### To do
Your output should be the entries below, from the first line up to and including the line with "done1 | 0.37 | 2 |", reproduced exactly and with no other lines.

### Source records
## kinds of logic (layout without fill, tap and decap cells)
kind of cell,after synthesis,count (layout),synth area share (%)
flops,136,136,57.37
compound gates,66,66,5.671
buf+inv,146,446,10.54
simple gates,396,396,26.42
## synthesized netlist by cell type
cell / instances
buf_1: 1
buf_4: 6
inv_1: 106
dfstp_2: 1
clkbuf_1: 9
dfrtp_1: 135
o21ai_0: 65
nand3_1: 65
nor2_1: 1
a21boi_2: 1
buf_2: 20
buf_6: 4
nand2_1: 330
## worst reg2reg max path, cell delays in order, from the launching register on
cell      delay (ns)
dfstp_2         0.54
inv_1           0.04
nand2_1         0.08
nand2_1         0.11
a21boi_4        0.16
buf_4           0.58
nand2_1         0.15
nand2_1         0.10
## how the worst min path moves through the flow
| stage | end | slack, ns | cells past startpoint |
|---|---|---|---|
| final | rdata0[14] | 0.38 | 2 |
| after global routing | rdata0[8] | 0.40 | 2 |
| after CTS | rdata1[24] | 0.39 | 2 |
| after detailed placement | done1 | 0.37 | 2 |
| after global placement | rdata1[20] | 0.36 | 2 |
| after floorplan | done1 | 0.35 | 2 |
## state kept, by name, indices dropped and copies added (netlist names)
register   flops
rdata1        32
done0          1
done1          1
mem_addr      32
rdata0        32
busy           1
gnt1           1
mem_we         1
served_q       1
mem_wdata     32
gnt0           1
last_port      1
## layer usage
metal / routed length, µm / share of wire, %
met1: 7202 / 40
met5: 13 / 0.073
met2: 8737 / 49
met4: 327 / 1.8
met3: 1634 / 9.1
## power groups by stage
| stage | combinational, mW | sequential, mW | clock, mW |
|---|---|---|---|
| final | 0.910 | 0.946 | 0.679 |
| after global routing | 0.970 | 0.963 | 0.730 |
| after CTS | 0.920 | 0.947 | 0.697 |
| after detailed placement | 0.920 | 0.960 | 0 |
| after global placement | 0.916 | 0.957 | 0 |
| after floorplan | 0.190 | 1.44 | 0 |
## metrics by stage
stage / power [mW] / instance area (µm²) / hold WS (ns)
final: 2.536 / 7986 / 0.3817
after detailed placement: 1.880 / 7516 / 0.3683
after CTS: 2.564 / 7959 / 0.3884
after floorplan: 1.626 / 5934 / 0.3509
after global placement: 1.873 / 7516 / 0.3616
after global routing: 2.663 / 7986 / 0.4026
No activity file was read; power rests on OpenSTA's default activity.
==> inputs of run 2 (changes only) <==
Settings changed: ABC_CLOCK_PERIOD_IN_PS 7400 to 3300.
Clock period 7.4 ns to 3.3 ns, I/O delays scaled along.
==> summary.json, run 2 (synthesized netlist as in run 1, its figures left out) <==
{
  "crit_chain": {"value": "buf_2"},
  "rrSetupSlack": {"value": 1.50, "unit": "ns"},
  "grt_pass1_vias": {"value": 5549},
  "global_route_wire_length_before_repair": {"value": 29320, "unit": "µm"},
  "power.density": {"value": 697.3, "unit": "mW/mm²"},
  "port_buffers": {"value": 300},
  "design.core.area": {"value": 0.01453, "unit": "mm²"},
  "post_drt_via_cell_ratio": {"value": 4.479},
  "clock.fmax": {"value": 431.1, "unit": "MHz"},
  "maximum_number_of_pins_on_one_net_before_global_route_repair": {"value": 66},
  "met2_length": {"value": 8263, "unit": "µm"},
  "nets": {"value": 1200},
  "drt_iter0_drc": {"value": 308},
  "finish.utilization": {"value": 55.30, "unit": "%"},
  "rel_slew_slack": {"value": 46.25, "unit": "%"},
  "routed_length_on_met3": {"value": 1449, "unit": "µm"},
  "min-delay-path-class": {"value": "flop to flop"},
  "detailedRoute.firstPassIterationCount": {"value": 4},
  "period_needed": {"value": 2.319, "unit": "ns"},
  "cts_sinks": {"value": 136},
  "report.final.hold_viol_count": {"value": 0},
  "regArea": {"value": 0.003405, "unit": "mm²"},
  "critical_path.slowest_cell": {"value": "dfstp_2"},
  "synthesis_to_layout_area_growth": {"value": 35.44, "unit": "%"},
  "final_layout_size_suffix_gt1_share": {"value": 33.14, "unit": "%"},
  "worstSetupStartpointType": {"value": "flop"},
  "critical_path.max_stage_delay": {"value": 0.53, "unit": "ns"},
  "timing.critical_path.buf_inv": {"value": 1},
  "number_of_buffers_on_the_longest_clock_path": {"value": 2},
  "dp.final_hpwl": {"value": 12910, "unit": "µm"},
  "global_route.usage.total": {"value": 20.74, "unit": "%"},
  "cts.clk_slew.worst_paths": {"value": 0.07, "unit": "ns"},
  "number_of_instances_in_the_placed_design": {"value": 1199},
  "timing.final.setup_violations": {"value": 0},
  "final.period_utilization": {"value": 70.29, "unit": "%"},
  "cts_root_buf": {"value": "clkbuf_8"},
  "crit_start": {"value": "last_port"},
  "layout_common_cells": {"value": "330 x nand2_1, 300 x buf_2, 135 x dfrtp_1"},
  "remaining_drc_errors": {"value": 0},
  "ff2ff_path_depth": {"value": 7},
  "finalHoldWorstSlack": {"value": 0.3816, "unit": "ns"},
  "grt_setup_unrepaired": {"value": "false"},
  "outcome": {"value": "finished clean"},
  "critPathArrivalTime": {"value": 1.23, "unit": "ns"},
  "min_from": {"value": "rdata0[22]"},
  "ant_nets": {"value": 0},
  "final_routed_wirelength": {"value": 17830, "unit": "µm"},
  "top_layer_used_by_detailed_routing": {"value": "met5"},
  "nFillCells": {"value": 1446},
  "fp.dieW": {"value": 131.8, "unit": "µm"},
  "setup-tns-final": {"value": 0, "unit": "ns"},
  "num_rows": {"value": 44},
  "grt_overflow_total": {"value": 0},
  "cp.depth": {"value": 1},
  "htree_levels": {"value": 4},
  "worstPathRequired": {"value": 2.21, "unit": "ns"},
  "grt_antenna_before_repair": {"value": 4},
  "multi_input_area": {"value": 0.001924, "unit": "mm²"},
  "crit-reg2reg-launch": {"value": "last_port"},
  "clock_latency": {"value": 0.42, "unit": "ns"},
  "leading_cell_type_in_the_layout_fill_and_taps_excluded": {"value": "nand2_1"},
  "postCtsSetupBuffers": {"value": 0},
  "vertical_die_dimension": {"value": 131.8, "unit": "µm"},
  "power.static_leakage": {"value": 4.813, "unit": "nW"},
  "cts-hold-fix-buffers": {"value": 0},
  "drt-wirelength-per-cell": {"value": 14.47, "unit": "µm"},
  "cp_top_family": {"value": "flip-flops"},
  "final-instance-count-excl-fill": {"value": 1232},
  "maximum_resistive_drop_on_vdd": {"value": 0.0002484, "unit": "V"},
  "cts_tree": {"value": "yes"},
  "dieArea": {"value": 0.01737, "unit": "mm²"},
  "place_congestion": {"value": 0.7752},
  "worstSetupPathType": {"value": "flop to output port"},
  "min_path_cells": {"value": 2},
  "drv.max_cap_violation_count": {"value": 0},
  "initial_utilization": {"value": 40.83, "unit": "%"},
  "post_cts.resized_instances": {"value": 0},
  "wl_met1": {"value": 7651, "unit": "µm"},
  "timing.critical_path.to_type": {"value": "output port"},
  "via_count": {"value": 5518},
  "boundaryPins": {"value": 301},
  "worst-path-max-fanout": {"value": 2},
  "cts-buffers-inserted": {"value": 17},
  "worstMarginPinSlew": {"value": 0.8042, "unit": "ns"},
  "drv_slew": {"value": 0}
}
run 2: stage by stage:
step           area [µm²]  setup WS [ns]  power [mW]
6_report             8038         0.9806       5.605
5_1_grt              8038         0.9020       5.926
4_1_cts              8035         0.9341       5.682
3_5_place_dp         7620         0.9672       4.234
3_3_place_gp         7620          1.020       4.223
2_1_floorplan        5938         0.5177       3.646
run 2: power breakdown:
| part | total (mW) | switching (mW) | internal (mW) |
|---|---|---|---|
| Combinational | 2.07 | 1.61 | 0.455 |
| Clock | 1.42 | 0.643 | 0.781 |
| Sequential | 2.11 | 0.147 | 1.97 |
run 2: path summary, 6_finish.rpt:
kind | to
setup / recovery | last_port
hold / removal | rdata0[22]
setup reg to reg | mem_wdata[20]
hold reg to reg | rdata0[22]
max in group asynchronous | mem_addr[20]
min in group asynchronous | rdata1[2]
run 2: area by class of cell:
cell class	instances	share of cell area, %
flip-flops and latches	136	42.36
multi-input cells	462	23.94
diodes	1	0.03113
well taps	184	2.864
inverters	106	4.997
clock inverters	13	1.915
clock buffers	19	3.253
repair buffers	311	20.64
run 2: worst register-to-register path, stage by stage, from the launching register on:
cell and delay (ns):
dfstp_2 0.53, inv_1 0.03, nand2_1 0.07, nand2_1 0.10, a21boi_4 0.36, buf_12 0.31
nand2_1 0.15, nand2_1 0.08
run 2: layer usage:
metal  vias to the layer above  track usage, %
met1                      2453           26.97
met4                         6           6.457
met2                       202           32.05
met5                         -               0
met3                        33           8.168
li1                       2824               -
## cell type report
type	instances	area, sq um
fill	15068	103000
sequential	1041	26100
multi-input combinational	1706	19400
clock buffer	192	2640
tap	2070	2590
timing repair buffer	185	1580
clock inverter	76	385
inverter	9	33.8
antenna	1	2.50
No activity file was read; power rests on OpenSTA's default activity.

### Exercise response
## kinds of logic (layout without fill, tap and decap cells)
kind of cell,after synthesis,count (layout),synth area share (%)
flops,136,136,57.37
compound gates,66,66,5.671
buf+inv,146,446,10.54
simple gates,396,396,26.42
## synthesized netlist by cell type
cell / instances
buf_1: 1
buf_4: 6
inv_1: 106
dfstp_2: 1
clkbuf_1: 9
dfrtp_1: 135
o21ai_0: 65
nand3_1: 65
nor2_1: 1
a21boi_2: 1
buf_2: 20
buf_6: 4
nand2_1: 330
## worst reg2reg max path, cell delays in order, from the launching register on
cell      delay (ns)
dfstp_2         0.54
inv_1           0.04
nand2_1         0.08
nand2_1         0.11
a21boi_4        0.16
buf_4           0.58
nand2_1         0.15
nand2_1         0.10
## how the worst min path moves through the flow
| stage | end | slack, ns | cells past startpoint |
|---|---|---|---|
| final | rdata0[14] | 0.38 | 2 |
| after global routing | rdata0[8] | 0.40 | 2 |
| after CTS | rdata1[24] | 0.39 | 2 |
| after detailed placement | done1 | 0.37 | 2 |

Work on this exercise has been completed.